**Data entries**
**********

### config.mk
export PLATFORM = sky130hd
export DESIGN_NAME = pe_weight_loader
export DESIGN_NICKNAME = d
export VERILOG_FILES = /design/src/rtl/pe_weight_loader_pkg.sv /design/src/rtl/pe_weight_loader_shifter.sv /design/src/rtl/pe_weight_loader.sv
export SDC_FILE = /design/constraint.sdc
export NUM_CORES = 1
export LEC_CHECK = 0
export ABC_AREA = 1
export ABC_CLOCK_PERIOD_IN_PS = 2300
export CAP_MARGIN = 20
export CORE_MARGIN = 2
export CORE_UTILIZATION = 25
export CTS_CLUSTER_SIZE = 25
export DETAILED_ROUTE_END_ITERATION = 7
export GPL_TIMING_DRIVEN = 0
export HOLD_SLACK_MARGIN = 0.1
export PLACE_DENSITY = 0.46
export SLEW_MARGIN = 20
export SYNTH_ARGS = -nofsm -noshare
export SYNTH_HDL_FRONTEND = slang
export SYNTH_HIERARCHICAL = 1
export SYNTH_SLANG_ARGS = --single-unit
### constraint.sdc
create_clock -name clock -period 2.3 [get_ports clock]
set_clock_uncertainty 0.05 [all_clocks]
set_input_delay 0.69 -clock clock [delete_from_list [all_inputs] [get_ports clock]]
set_output_delay 0.69 -clock clock [all_outputs]
set_load 0.02 [all_outputs]
### src/rtl/pe_weight_loader_pkg.sv
// Shared types and helpers for the ternary weight loader: FSM states, 2-bit code
// constants and the code-to-weight decode.
package pe_weight_loader_pkg;

   typedef enum logic [1:0] {
      IDLE   = 2'd0,
      STREAM = 2'd1,
      DONE   = 2'd2
   } state_t;

   localparam logic [1:0] CODE_ZERO    = 2'b00;
   localparam logic [1:0] CODE_POS     = 2'b01;
   localparam logic [1:0] CODE_NEG     = 2'b11;
   localparam logic [1:0] CODE_ILLEGAL = 2'b10;

   localparam int DEFAULT_WPW = 16;

   typedef struct packed {
      logic signed [1:0] weight;
      logic              illegal;
   } decoded_t;

   // Illegal codes decode to a zero weight so the PE chain never sees garbage.
   function automatic decoded_t decode(input logic [1:0] code);
      decoded_t d;
      d.weight  = 2'sd0;
      d.illegal = 1'b0;
      case (code)
         CODE_POS:     d.weight  = 2'sd1;
         CODE_NEG:     d.weight  = -2'sd1;
         CODE_ILLEGAL: d.illegal = 1'b1;
         default:      d.weight  = 2'sd0;
      endcase
      return d;
   endfunction

endpackage

### src/rtl/pe_weight_loader_shifter.sv
// Word register plus code index: unpacks one packed word into WPW registered
// ternary weights, LSB code first.
module ternary_unpack_shifter
   import pe_weight_loader_pkg::*;
#(
   parameter int WPW = DEFAULT_WPW
) (
   input  logic                 clock,
   input  logic                 reset,
   input  logic                 load,
   input  logic [2*WPW-1:0]     data,
   output logic                 can_load,
   output logic                 weight_read,
   output logic signed [1:0]    weight_in,
   output logic                 illegal
);

   localparam int CW = (WPW > 1) ? $clog2(WPW) : 1;

   logic [2*WPW-1:0] word;
   logic [CW-1:0]    remain;
   logic [1:0]       code;
   decoded_t         dec;

   // remain counts codes still held after the one currently on the outputs, so
   // zero means the buffer is either empty or showing its last code.
   assign can_load = (remain == '0);

   always_comb begin
      code = load ? data[1:0] : word[1:0];
      dec  = decode(code);
   end

   always_ff @(posedge clock) begin
      if (reset) begin
         word        <= '0;
         remain      <= '0;
         weight_read <= 1'b0;
         weight_in   <= 2'sd0;
         illegal     <= 1'b0;
      end else if (load) begin
         word        <= data >> 2;
         remain      <= CW'(WPW - 1);
         weight_read <= 1'b1;
         weight_in   <= dec.weight;
         illegal     <= dec.illegal;
      end else if (remain != '0) begin
         word        <= word >> 2;
         remain      <= remain - 1'b1;
         weight_read <= 1'b1;
         weight_in   <= dec.weight;
         illegal     <= dec.illegal;
      end else begin
         weight_read <= 1'b0;
         weight_in   <= 2'sd0;
         illegal     <= 1'b0;
      end
   end

endmodule

### src/rtl/pe_weight_loader.sv
// Tile-level ternary weight loader: accepts num_words packed words and streams
// their codes to the PE chain one per cycle, then pulses done.
module pe_weight_loader
   import pe_weight_loader_pkg::*;
#(
   parameter int WPW   = DEFAULT_WPW,
   parameter int LEN_W = 8
) (
   input  logic                 clock,
   input  logic                 reset,
   input  logic                 start,
   input  logic [LEN_W-1:0]     num_words,
   input  logic                 in_valid,
   input  logic [2*WPW-1:0]     in_data,
   output logic                 in_ready,
   output logic                 weight_read,
   output logic signed [1:0]    weight_in,
   output logic                 busy,
   output logic                 done,
   output logic                 err_illegal
);

   state_t           state, state_nx;
   logic [LEN_W-1:0] words_left;
   logic             err_q;
   logic             can_load;
   logic             accept;
   logic             illegal_now;

   assign in_ready    = (state == STREAM) && (words_left != '0) && can_load;
   assign accept      = in_valid && in_ready;
   // The registered sticky bit lags by a cycle; OR in the live flag so the
   // error shows alongside the offending weight.
   assign err_illegal = err_q | illegal_now;

   ternary_unpack_shifter #(.WPW(WPW)) u_shifter (
      .clock       (clock),
      .reset       (reset),
      .load        (accept),
      .data        (in_data),
      .can_load    (can_load),
      .weight_read (weight_read),
      .weight_in   (weight_in),
      .illegal     (illegal_now)
   );

   always_comb begin
      state_nx = state;
      busy     = 1'b0;
      done     = 1'b0;
      case (state)
         IDLE: begin
            if (start) state_nx = (num_words == '0) ? DONE : STREAM;
         end
         STREAM: begin
            busy = 1'b1;
            if ((words_left == '0) && can_load) state_nx = DONE;
         end
         DONE: begin
            busy     = 1'b1;
            done     = 1'b1;
            state_nx = IDLE;
         end
         default: state_nx = IDLE;
      endcase
   end

   always_ff @(posedge clock) begin
      if (reset) begin
         state      <= IDLE;
         words_left <= '0;
         err_q      <= 1'b0;
      end else begin
         state <= state_nx;
         if ((state == IDLE) && start) begin
            words_left <= num_words;
            err_q      <= 1'b0;
         end else begin
            if (accept)      words_left <= words_left - 1'b1;
            if (illegal_now) err_q      <= 1'b1;
         end
      end
   end

endmodule

After elaboration in Yosys (flattened, before gate mapping)
Index checks and enable logic that the tools add are counted.
{ "word_totals": {"regBits": 49, "word_cells": 55, "mem_count": 0, "rom_bits": 0, "latchBits": 0, "ram_bits": 0, "output_inout_bits": 7} }
{ "op_classes": {"n_eq_ne": 7, "n_shift": 0, "n_lt_le_gt_ge": 0, "mux": 21, "div_mod_pow": 0, "bitwise_logic": 1, "reduce_logical": 16, "addsub": 2, "multipliers": 0} }
{ "ops": {"columns": ["cell", "count"], "rows": [
  ["30-bit 2-to-1 mux", 2],
  ["8-bit logical NOT", 2],
  ["8-bit 2-to-1 mux", 2],
  ["2-bit 2-to-1 mux", 6],
  ["4-bit 2-to-1 mux", 2],
  ["2-bit case mux with 2 select lines", 2],
  ["8-bit nonzero test", 1],
  ["8-bit by 1-bit subtractor with 8-bit output (second input constant)", 1],
  ["1-bit 2-to-1 mux", 7],
  ["2-bit == test (second input constant)", 3],
  ["1-bit logical AND", 5],
  ["2-bit by 1-bit == test with 1-bit output (second input constant)", 2],
  ["4-bit logical NOT", 1],
  ["2-bit nonzero test", 2],
  ["4-bit nonzero test", 1],
  ["2-bit OR reduction", 2],
  ["4-bit by 1-bit subtractor with 4-bit output (second input constant)", 1],
  ["2-bit logical NOT", 1],
  ["2-bit by 1-bit != test with 1-bit output (second input constant)", 1],
  ["2-bit != test (second input constant)", 1],
  ["2-bit AND reduction", 1],
  ["1-bit OR", 1]
]} }

Depth between registers and ports, before layout
{ "logic_depth": {"depth_word": 9, "mapped_depth": 15, "ltp_nobuf": 13} }

Modules after synthesis
Netlist, hierarchy kept.
{ "modules_own_cells": {"columns": ["mod", "cells_each", "instances", "area_per_inst_um2", "seq_area_each_um2"], "rows": [
  ["ternary_unpack_shifter", 274, 1, 1820.5, 760.7],
  ["pe_weight_loader", 139, 1, 853.3, 220.2]
]} }

Worst setup path after synthesis
OpenSTA, ideal clock, no wires.
{ "synth_path": {"path_kind": "register to output", "start": "reg u_shifter.remain[0]", "end": "out in_ready", "setup_slack_ns": 0.161, "t_arrival_ns": 1.399, "stages_incl_launch_ff": 8, "n_path_buf": 1, "required_ns": 1.560, "cell_sequence": "dfxtp_1 > inv_1 > ha_1 > buf_4 > nand2_1 > nor2_1 > inv_1 > nor2_1"} }
{ "synth_between": {"elab_chain_cells": 2} }
{ "synth_rtl": {"columns": ["item", "line", "rtl"], "rows": [
  ["from (decl)", "pe_weight_loader_shifter.sv:21", "logic [CW-1:0] remain;"],
  ["from (signal assigned)", "pe_weight_loader_shifter.sv:43", "remain <= CW'(WPW - 1);"],
  ["from (signal assigned)", "pe_weight_loader_shifter.sv:49", "remain <= remain - 1'b1;"],
  ["4-bit logical NOT", "pe_weight_loader_shifter.sv:27", "assign can_load = (remain == '0);"],
  ["net can_load", "pe_weight_loader.sv:26", "logic can_load;"],
  ["1-bit logical AND", "pe_weight_loader.sv:30", "assign in_ready = (state == STREAM) && (words_left != '0) && can_load;"],
  ["to (decl)", "pe_weight_loader.sv:15", "output logic in_ready,"]
]} }
The timed path passes the listed nets, and every way through them passes these cells.

Final worst setup path
{ "layout_path": {"start": "reg state[0]", "end": "out done"} }
{ "layout_between": {"elab_chain_cells": 2} }
{ "layout_rtl": {"columns": ["item", "line", "rtl"], "rows": [
  ["from (decl)", "pe_weight_loader.sv:23", "state_t state, state_nx;"],
  ["from (signal assigned)", "pe_weight_loader.sv:74", "state <= state_nx;"],
  ["2-bit == test", "pe_weight_loader.sv:51", "case (state)"],
  ["1-bit 2-to-1 mux", "pe_weight_loader.sv:51", null],
  ["to (decl)", "pe_weight_loader.sv:19", "output logic done,"]
]} }
No other way between the ends.

==> impl_results.md <==
- Status: finished clean
- WL/cell: 12.1 µm
- Seq/Total Area, Yosys: 36.7%
- Worst setup margin: 0.113 ns
- Synth Area in XOR/XNOR: 0.328%
- Flop pwr share: 30.9%
- Routability cong.: 0.829
- Starting Density: 25.8%
- Critical path launch point type: flip-flop
- Highest clock rate: 0.457 GHz
- DP Area: 0.00334 mm²
- Post-synth top area cell: dfxtp_1
- Hold Fails Final Rpt: 0
- Unrepaired setup endpoints after global routing: no
- Post-synthesis compound-gate area fraction: 9.17%
- Synth Area per Inst: 6.47 µm²
- Core Area: 0.0104 mm²
- Gr usage total: 13.1%
- Area Overhead vs Synth: 32.0%
- Ant diodes: 0
- WP data arrival: 1.45 ns
- Die W: 107 µm
- Critical Path End Type: output port
- Drt initial violations: 119
- Multiplexer share of the synthesized area: 0%
- Clock Sinks: 49
- H-tree depth: 2
- Switch Pwr: 1620 µW
- Worst endpoint required time: 1.56 ns
- FFs w/ async S/R, synth: 0%
- Placement Setup Slack: -0.467 ns
- Antenna violations before repair: 0
- Post-synthesis adder-cell area fraction: 2.81%
- TritonRoute pass-1 iters: 4
- DR vias/cell: 4.49
- Overall routed net length: 7410 µm
- Vias in the first global route: 2593
- Final setup violating endpoints: 0
- CTS tree: yes
- Synth Area in Simple Gates: 42.0%
- Top_reg_cell synth: dfxtp_1
- Post-Syn Nets: 463
- First-pass GRT wire length: 12200 µm
- Clock buffer depth: 2
- Distinct cell type count after synthesis: 25
- Hold buffer count at CTS: 0
- Synth Register Bits: 49
- Die Y: 107 µm
- Switching Share: 44.4%
- Mapped Area: 0.00267 mm²
- Crit path max fanout: 3
- Clk pin slew, worst setup/hold paths: 0.09 ns
- CTS buffer count: 5
- PD cells: 1040 mW/mm²
- Final ANT Viol Nets: 0
- Vias post-DR: 2755
- Root buffer cell: clkbuf_8
- Worst relative slew slack: 65.8%
- Largest family of logic cells by synthesized area: simple AND/OR/NAND/NOR gates
- Peak VDD IR: 0.000422 V
- Port Buffer Count: 50
- Largest net degree at the start of global routing: 15
- Hpwl dp: 5370 µm
- Least-Margin Pin Slew: 0.513 ns
- Hold crit path type: flip-flop to flip-flop
- Crit path kind: flip-flop to output port
- Nets: 526
- Clk_lat worst skew: 0.30 ns
- Static Leak: 0.00153 µW
- Number of synthesis warnings: 6
- Area of the die: 0.0115 mm²
- Tmin final: 2.19 ns
- Final design area excluding fillers: 0.00353 mm²
- # DRC: 0
- Max-Cap Viols: 0
- Max-slew violations: 0
- Share of cells above drive strength 1: 13.8%
- Top cell type's share of synthesized area: 36.7%
- Gr ovfl total: 0
- Comb pwr share: 53.6%
- Synthesized instance count: 413
- Power share of the clock group: 15.4%
- Ranking of synthesized cells by area: dfxtp_1 37%, nand2_1 23%, nand4_1 6.3%, a21oi_1 5.8%, nand3_1 4.7%
- Internal power: 2030 µW
- I/O pins: 51
- Row cnt: 37
- Fin crit share: 95.1%
- Post-synth EDFFs: 0
-- cell usage in the layout (no fill, tap or decap), drive strengths merged --
cell type	Yosys	routed
or2	1	1
nor3	3	3
nand4	28	28
inv	33	33
nand2	169	169
o21ai	11	11
dlygate4sd2	0	1
clkbuf	4	11
dfxtp	49	49
nor2	27	27
a21oi	35	35
nand3b	1	1
nand3	26	26
xnor2	1	1
ha	6	6
clkinv	0	1
clkdlybuf4s50	0	48
buf	19	26
-- metrics by stage --
stage / hold WS, ns / total power [µW] / util, % / cells / TNS (ns)
after detailed placement: 0.416 / 2980 / 32.3 / 599 / -9.19
after floorplan: 0.397 / 2450 / - / 413 / 0
after global routing: 0.467 / 3990 / 34.0 / 613 / 0
after global placement: 0.417 / 2980 / 32.3 / 599 / -9.73
after CTS: 0.433 / 3620 / 33.6 / 609 / 0
final: 0.431 / 3650 / 34.0 / 613 / 0
-- flip-flops by register name, indices dropped and copies added (netlist names) --
signal	flops
words_left	8
state	2
err_q	1
u_shifter/weight_in	2
u_shifter/weight_read	1
u_shifter/word	30
u_shifter/illegal	1
u_shifter/remain	4
-- power by group through the flow --
stage / registers [µW] / logic, µW / clock network (µW)
3_5_place_dp: 1140 / 1840 / 0
3_3_place_gp: 1130 / 1840 / 0
6_report: 1130 / 1960 / 564
4_1_cts: 1120 / 1910 / 592
2_1_floorplan: 1120 / 1330 / 0
5_1_grt: 1150 / 2220 / 620
-- worst max-delay path: stages, from the launching register on --
cell and delay (ns):
dfxtp_1 0.32, inv_1 0.09, ha_1 0.14, clkdlybuf4s50_1 0.59
-- logic make-up (layout without fill, tap and decap cells) --
| kind of cell | count (synthesis) | after routing |
|---|---|---|
| buf+inv | 56 | 120 |
| fa+ha+maj | 6 | 6 |
| compound gates | 46 | 46 |
| xor+xnor | 1 | 1 |
| flops | 49 | 49 |
| simple gates | 255 | 255 |
-- repair_timing --
item                                    4_1_cts  5_1_grt
gates cloned                                  0        0
buffers inserted                              2        4
endpoints found under the setup margin       40       19
pin swaps                                     3        3
resized for setup                            16        5
-- final timing paths --
| kind | start | end | slack, ns | cells past startpoint |
|---|---|---|---|---|
| hold reg to reg | u_shifter/word[8]$_SDFFE_PP0P_ | u_shifter/word[8]$_SDFFE_PP0P_ | 0.43 | 2 |
| setup reg to reg | u_shifter/remain[0]$_SDFFE_PP0P_ | u_shifter/weight_in[1]$_SDFF_PP0_ | 0.20 | 14 |
| setup / recovery | state[0]$_SDFFE_PP0P_ | done | 0.11 | 3 |
| hold / removal | u_shifter/word[8]$_SDFFE_PP0P_ | u_shifter/word[8]$_SDFFE_PP0P_ | 0.43 | 2 |
-- area by class of cell --
| class | count | area (µm²) |
|---|---|---|
| fillers | 1184 | 6840 |
| multi-input cells | 308 | 1480 |
| flip-flops and latches | 49 | 985 |
| repair buffers | 56 | 542 |
| well taps | 136 | 170 |
| plain buffers | 23 | 131 |
| inverters | 33 | 124 |
| clock buffers | 7 | 96.3 |
| clock inverters | 1 | 5.00 |
-- cells in the mapped netlist (4+ instances only) --
cell type,count
clkbuf_1,4
nand2_2,6
nor2_1,25
dfxtp_1,49
nand3_1,25
a21oi_1,31
nand2_1,162
ha_1,6
nand4_1,27
buf_2,16
a21oi_2,4
inv_1,26
o21ai_0,10
inv_2,7
-- per-layer routing --
metal	vias up	global-route usage (%)	part of all wire [%]
met1	1263	18.1	51
li1	1448	-	-
met3	4	2.24	3.5
met5	-	0	0
met4	0	3.30	0.78
met2	40	21.3	45
Power figures use the tool's default switching activity.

**********

**Task description**
Only the lines above starting at the line that holds "- WP data arrival: 1.45 ns" and ending at the line that holds "- Gr ovfl total: 0" are to be repeated, exactly and in full.

**Expected answer**
- WP data arrival: 1.45 ns
- Die W: 107 µm
- Critical Path End Type: output port
- Drt initial violations: 119
- Multiplexer share of the synthesized area: 0%
- Clock Sinks: 49
- H-tree depth: 2
- Switch Pwr: 1620 µW
- Worst endpoint required time: 1.56 ns
- FFs w/ async S/R, synth: 0%
- Placement Setup Slack: -0.467 ns
- Antenna violations before repair: 0
- Post-synthesis adder-cell area fraction: 2.81%
- TritonRoute pass-1 iters: 4
- DR vias/cell: 4.49
- Overall routed net length: 7410 µm
- Vias in the first global route: 2593
- Final setup violating endpoints: 0
- CTS tree: yes
- Synth Area in Simple Gates: 42.0%
- Top_reg_cell synth: dfxtp_1
- Post-Syn Nets: 463
- First-pass GRT wire length: 12200 µm
- Clock buffer depth: 2
- Distinct cell type count after synthesis: 25
- Hold buffer count at CTS: 0
- Synth Register Bits: 49
- Die Y: 107 µm
- Switching Share: 44.4%
- Mapped Area: 0.00267 mm²
- Crit path max fanout: 3
- Clk pin slew, worst setup/hold paths: 0.09 ns
- CTS buffer count: 5
- PD cells: 1040 mW/mm²
- Final ANT Viol Nets: 0
- Vias post-DR: 2755
- Root buffer cell: clkbuf_8
- Worst relative slew slack: 65.8%
- Largest family of logic cells by synthesized area: simple AND/OR/NAND/NOR gates
- Peak VDD IR: 0.000422 V
- Port Buffer Count: 50
- Largest net degree at the start of global routing: 15
- Hpwl dp: 5370 µm
- Least-Margin Pin Slew: 0.513 ns
- Hold crit path type: flip-flop to flip-flop
- Crit path kind: flip-flop to output port
- Nets: 526
- Clk_lat worst skew: 0.30 ns
- Static Leak: 0.00153 µW
- Number of synthesis warnings: 6
- Area of the die: 0.0115 mm²
- Tmin final: 2.19 ns
- Final design area excluding fillers: 0.00353 mm²
- # DRC: 0
- Max-Cap Viols: 0
- Max-slew violations: 0
- Share of cells above drive strength 1: 13.8%
- Top cell type's share of synthesized area: 36.7%
- Gr ovfl total: 0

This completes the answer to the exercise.